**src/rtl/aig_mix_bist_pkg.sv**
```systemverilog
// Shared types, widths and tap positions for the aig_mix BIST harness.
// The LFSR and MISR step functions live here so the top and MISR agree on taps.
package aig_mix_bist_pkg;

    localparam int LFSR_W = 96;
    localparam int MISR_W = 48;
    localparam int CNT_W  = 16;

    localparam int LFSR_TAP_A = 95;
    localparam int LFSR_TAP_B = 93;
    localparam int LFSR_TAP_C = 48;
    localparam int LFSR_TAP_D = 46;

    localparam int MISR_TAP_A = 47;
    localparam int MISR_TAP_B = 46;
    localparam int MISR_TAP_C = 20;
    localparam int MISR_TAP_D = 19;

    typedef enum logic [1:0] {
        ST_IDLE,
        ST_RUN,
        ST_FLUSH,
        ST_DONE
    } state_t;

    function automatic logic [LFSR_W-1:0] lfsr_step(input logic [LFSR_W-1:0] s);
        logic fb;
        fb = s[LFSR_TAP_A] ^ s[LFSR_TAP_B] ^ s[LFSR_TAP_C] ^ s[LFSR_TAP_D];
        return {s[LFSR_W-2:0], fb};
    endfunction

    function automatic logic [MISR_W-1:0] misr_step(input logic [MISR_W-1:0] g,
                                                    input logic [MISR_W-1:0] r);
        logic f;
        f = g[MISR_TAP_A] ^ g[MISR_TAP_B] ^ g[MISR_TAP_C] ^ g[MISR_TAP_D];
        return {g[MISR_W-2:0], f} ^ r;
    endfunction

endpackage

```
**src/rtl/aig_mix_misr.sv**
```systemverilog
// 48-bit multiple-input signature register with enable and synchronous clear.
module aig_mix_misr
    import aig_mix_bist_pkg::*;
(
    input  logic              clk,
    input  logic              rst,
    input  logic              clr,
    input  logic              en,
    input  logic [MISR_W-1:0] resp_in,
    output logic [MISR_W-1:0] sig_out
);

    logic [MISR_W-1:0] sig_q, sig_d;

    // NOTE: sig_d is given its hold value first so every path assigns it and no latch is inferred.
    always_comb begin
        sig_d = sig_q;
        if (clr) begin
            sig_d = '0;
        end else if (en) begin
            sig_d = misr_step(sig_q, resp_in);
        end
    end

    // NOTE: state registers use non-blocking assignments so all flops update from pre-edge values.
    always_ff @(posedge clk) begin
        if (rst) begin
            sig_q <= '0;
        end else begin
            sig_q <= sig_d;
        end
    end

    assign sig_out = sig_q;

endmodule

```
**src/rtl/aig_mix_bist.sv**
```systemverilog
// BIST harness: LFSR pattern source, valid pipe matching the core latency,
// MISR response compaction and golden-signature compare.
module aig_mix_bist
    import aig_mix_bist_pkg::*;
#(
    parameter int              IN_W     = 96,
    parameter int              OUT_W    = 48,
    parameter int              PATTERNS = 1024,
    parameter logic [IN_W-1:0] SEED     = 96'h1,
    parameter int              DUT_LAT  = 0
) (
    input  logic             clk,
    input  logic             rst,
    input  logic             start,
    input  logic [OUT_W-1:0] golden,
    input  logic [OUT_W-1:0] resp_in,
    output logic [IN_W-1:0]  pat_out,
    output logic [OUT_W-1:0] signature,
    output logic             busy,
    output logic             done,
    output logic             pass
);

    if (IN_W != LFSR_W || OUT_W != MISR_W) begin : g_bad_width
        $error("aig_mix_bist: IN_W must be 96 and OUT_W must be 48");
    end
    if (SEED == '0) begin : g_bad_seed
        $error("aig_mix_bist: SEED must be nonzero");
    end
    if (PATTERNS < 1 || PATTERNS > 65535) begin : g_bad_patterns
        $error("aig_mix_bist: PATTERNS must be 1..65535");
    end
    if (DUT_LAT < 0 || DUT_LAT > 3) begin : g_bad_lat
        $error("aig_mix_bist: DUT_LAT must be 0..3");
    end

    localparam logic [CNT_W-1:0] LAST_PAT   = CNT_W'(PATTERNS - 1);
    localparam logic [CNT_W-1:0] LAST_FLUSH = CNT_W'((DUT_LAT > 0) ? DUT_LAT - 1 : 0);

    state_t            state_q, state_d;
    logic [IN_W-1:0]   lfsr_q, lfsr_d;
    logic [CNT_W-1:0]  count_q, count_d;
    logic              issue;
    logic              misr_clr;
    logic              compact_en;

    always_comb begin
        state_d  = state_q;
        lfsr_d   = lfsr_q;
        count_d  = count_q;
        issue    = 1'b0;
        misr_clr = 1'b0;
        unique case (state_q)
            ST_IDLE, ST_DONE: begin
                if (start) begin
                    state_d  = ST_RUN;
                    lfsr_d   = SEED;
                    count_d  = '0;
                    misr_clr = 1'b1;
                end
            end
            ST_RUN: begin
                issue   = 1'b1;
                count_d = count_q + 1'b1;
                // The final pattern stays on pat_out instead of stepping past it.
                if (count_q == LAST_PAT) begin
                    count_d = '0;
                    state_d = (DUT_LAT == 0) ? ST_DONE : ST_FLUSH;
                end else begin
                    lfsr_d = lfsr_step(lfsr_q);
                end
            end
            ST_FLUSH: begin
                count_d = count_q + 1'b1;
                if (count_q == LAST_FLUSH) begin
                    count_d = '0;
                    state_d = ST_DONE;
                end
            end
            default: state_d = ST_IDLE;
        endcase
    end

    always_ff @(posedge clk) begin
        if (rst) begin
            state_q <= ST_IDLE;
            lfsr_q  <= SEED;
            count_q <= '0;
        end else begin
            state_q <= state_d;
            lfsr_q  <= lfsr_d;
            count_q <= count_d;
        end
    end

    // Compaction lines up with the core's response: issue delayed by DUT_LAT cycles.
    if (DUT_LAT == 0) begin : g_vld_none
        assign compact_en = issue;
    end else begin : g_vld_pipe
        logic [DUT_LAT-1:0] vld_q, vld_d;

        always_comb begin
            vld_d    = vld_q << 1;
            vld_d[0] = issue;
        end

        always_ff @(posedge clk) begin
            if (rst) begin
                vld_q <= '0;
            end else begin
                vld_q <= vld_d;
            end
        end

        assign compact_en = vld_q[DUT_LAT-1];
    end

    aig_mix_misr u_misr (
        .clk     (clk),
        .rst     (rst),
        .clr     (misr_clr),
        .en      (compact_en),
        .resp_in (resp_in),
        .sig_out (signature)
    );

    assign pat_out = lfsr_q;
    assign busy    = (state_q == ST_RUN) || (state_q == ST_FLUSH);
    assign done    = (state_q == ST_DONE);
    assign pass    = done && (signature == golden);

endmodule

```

## EXERCISE REQUIREMENTS:
Locate the string "error" in the listing above and copy every line where it occurs.

## THE COMPLETED TASK:
        $error("aig_mix_bist: IN_W must be 96 and OUT_W must be 48");
        $error("aig_mix_bist: SEED must be nonzero");
        $error("aig_mix_bist: PATTERNS must be 1..65535");
        $error("aig_mix_bist: DUT_LAT must be 0..3");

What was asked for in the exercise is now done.